An additional illustration of this idea comes from the fact that the lighthouse keeper from 30 years prior was absorbed by the Crawler. In other words, the person who was the guardian of human civilization actually ended up subsumed by nature—and, specifically, by the Crawler, which seems to be one of the more violent manifestations in Area X. This suggests that any hope for human control over nature is completely futile, as what remains of the lighthouse keeper (as with the lighthouse) has been easily conquered by the dangerous natural world of Area X.
The Lighthouse Quotes in Annihilation
At first, only I saw it as a tower. I don’t know why the word tower came to me, given that it tunneled into the ground. I could as easily have considered it a bunker or a submerged building. Yet as soon as I saw the staircase, I remembered the lighthouse on the coast and had a sudden vision of the last expedition drifting off, one by one, and sometime thereafter the ground shifting in a uniform and preplanned way to leave the lighthouse standing where it had always been but depositing this underground part of it inland. I saw this in vast and intricate detail as we all stood there, and, looking back, I mark it as the first irrational thought I had once we had reached our destination.

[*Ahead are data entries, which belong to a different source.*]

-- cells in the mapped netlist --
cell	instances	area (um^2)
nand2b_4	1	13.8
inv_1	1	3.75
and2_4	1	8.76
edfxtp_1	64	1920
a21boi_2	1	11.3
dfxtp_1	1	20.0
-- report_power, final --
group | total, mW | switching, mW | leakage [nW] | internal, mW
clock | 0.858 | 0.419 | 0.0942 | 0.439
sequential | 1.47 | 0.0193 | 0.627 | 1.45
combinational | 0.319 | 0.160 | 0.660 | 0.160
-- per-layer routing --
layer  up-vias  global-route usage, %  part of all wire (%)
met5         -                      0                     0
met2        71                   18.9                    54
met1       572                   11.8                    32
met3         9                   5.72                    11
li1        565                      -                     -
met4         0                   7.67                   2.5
$ cat src/logic/amo_pkg.sv
// Shared widths, memory depth, operation encoding and SC failure code for the AMO unit.
package amo_pkg;

    // Width of one memory word and of every operand.
    localparam int unsigned DATA_WIDTH = 64;

    // Number of words in the local word memory.
    localparam int unsigned MEM_DEPTH = 16;

    // Word address width, follows from the depth.
    localparam int unsigned ADDR_WIDTH = $clog2(MEM_DEPTH);

    // Operation codes carried by a request.
    // Plain accesses first, then the reservation pair.
    // The read-modify-write group follows.
    typedef enum logic [3:0] {
        OP_LOAD  = 4'd0,
        OP_STORE = 4'd1,
        OP_LR    = 4'd2,
        OP_SC    = 4'd3,
        OP_SWAP  = 4'd4,
        OP_ADD   = 4'd5,
        OP_AND   = 4'd6,
        OP_OR    = 4'd7,
        OP_XOR   = 4'd8,
        // Signed compares.
        OP_MAX   = 4'd9,
        // Unsigned compare.
        OP_MAXU  = 4'd10,
        OP_MIN   = 4'd11,
        OP_MINU  = 4'd12
    } amo_op_e;

    // Response word of an SC that lost its reservation.
    // A successful SC answers with zero.
    localparam logic [DATA_WIDTH-1:0] SC_FAIL_CODE = DATA_WIDTH'(1);

endpackage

But there is a limit to thinking about even a small piece of something monumental. You still see the shadow of the whole rearing up behind you, and you become lost in your thoughts in part from the panic of realizing the size of that imagined leviathan. I had to leave it there, compartmentalized, until I could write it all down, and seeing it on the page, begin to divine the true meaning. And now the lighthouse had finally gotten larger on the horizon. This presence weighed on me as I realized that the surveyor had been correct about at least one thing. Anyone within the lighthouse would see me coming for miles. Then, too, that other effect of the spores, the brightness in my chest, continued to sculpt me as I walked, and by the time I reached the deserted village that told me I was halfway to the lighthouse, I believed I could have run a marathon. I did not trust that feeling. I felt, in so many ways, that I was being lied to.
The lighthouse had drawn expedition members like the ships it had once sought to bring to safety through the narrows and reefs offshore. I could only underscore my previous speculation that to most of them a lighthouse was a symbol, a reassurance of the old order, and by its prominence on the horizon it provided an illusion of a safe refuge. That it had betrayed that trust was manifest in what I had formed downstairs. And yet even though some of them must have known that, still they had come. Out of hope. Out of faith. Out of stupidity.
But I had begun to realize that you had to wage a guerrilla war against whatever force had come to inhabit Area X if you wanted to fight at all. You had to fade into the landscape, or like the writer of the thistle chronicles, you had to pretend it wasn’t there for as long as possible.
A swimming pool. A rocky bay. An empty lot. A tower. A lighthouse. These things are real and not real. They exist and they do not exist. I remake them in my mind with every new thought, every remembered detail, and each time they are slightly different. Sometimes they are camouflage or disguises. Sometimes they are something more truthful.